Recreational marijuana use isn’t a defense to TPR, yet

Apparently I missed this in November: the Fourth DCA responded to a father’s defense that his marijuana use was only “recreational.”

The father never received a negative drug screen during the pendency of this case, he admitted at trial to continuing to smoke marijuana “recreationally,” and he failed to complete the required outpatient program before leaving the program altogether. In contrast to the parent who prevailed upon appeal in M.H. v. Department of Children and Families, the father in the instant case did not exhibit a “strong desire to overcome [his] addiction and parent [his child] ….” M.H. v. Dep’t of Children & Families, 866 So.2d 220, 223 (Fla. 1st DCA 2004). Instead, the record reflects an unwillingness on behalf of the father to quit smoking marijuana, even knowing that his refusal to at least make an effort to quit was impeding his (otherwise inconsistent) efforts to regain custody of his child. In Florida, it is still illegal to possess marijuana, let alone smoke it. There is no differentiation in the law between being a marijuana addict and a “recreational” user, contrary to the father’s brief (“he only smokes marijuana recreationally”). Thus, there was no legal error with respect to DCF and the trial court relying upon the father’s failure to test negative for marijuana (and, for the most part, failure to test at all) as a factor (along with others, cited above) in finding that he did not substantially comply with his case plan, constituting evidence of continuing abuse, neglect, or abandonment supporting termination of parental rights.
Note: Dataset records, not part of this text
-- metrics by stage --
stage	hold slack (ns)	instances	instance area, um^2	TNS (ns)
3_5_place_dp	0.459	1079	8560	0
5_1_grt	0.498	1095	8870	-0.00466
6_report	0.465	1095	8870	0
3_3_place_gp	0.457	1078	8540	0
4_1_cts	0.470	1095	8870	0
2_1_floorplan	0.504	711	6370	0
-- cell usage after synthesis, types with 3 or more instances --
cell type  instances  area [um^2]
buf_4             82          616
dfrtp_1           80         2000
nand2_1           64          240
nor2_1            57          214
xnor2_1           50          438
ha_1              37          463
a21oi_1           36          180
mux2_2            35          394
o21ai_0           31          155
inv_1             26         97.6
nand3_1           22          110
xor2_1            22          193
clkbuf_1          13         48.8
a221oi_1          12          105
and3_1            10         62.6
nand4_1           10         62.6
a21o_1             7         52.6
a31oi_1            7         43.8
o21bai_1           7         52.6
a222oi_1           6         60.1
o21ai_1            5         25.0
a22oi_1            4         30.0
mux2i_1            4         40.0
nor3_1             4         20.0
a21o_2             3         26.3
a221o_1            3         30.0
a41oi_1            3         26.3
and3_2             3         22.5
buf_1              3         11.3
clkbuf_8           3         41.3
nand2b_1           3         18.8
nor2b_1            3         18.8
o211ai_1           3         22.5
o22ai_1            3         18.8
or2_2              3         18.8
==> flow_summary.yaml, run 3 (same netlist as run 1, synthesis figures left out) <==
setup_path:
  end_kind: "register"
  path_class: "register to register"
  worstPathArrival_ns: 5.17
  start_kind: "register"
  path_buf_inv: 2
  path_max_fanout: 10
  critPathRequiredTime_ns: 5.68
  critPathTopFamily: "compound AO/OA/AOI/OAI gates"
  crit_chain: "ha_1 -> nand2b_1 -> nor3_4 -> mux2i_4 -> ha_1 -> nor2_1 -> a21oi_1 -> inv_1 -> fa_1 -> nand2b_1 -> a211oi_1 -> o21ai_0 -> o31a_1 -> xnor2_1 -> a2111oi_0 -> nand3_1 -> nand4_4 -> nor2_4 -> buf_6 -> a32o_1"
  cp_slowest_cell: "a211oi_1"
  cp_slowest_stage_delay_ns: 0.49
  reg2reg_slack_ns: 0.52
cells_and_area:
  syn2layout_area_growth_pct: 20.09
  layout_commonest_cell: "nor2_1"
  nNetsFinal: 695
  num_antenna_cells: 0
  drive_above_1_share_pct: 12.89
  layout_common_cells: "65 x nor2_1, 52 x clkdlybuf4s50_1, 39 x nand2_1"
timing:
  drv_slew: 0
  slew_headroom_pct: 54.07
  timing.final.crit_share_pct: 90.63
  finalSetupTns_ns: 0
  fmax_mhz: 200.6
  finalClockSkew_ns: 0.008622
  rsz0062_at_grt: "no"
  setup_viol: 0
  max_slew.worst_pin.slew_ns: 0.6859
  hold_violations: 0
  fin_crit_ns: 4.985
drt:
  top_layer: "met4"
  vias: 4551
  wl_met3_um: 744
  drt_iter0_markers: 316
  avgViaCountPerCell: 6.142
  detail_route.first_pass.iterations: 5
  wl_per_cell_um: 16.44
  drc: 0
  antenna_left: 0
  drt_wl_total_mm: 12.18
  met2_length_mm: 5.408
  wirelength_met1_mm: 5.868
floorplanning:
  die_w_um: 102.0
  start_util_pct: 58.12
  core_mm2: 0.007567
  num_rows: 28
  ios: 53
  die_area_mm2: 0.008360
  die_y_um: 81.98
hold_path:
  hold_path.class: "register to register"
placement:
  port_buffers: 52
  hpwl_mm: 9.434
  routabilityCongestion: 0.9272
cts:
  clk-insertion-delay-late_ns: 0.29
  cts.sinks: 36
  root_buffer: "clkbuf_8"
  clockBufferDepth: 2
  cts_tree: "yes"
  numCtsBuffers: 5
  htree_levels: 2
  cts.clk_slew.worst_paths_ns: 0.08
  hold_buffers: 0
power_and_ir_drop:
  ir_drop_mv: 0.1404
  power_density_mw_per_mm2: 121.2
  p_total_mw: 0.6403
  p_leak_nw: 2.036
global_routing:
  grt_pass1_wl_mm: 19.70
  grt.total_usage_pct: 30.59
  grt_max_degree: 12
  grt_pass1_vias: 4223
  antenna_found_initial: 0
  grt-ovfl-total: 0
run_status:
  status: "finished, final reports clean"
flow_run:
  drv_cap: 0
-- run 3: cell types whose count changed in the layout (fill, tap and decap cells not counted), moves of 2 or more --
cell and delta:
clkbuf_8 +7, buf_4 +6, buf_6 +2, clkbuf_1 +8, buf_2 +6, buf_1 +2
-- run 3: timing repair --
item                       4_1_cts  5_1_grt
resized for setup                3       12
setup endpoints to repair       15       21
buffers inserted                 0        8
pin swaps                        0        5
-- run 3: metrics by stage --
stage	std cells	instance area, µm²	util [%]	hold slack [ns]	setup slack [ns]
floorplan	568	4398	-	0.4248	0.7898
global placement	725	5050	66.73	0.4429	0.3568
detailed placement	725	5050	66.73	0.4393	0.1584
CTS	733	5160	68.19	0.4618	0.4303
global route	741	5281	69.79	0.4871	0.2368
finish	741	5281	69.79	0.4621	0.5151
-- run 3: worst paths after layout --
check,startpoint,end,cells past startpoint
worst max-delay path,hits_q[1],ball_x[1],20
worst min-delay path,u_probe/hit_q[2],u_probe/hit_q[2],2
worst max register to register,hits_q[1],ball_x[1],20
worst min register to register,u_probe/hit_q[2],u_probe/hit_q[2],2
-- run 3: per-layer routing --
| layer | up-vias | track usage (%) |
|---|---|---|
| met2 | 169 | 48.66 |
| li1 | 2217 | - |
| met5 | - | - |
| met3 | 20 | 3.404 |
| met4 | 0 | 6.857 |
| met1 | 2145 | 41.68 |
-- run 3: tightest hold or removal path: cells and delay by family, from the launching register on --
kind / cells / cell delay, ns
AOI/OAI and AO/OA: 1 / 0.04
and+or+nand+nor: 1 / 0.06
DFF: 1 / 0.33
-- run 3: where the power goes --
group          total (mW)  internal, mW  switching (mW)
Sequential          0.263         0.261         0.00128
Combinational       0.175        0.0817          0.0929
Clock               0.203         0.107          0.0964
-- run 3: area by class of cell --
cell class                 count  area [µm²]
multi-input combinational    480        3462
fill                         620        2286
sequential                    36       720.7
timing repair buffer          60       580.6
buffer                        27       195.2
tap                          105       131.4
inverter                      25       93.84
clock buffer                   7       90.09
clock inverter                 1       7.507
J.E. v. Dep’t of Children & Families, 126 So. 3d 424, 428-29 (Fla. 4th DCA 2013).

It’s obvious that the tide of public opinion on marijuana use is turning, and the Fourth seems to give a hat tip to such again and again: earlier in the opinion it reminds us that it only needs to uphold the TPR on one ground (i.e., abandonment for this father), and notes that the father’s positive marijuana tests were “a factor…in finding that he did not substantially comply with his case plan.” Just a factor in an otherwise poor case plan performance. It would only take a few years, some law changes, and a couple of intervening cases to relegate this opinion to non-authority full of pre-legalization dicta.

Obviously some parents’ marijuana use may pose a risk of harm to their children–just like some parents’ use of alcohol or anything else may. Once a case plan is entered, though, the question of harm is almost completely tabled in favor of the much easier (for the system) standard of “compliance.” If he truly was a harmless recreational user, then I think that this father brought up his “recreational” defense at the wrong point in the proceedings. His argument is more properly a defense to a dependency based on marijuana use. No defense attorney in Florida should be allowing their client to consent to a “tested positive for marijuana” dependency absent some harm to the children. Mr. J.E. is a cautionary tale for how that may work out.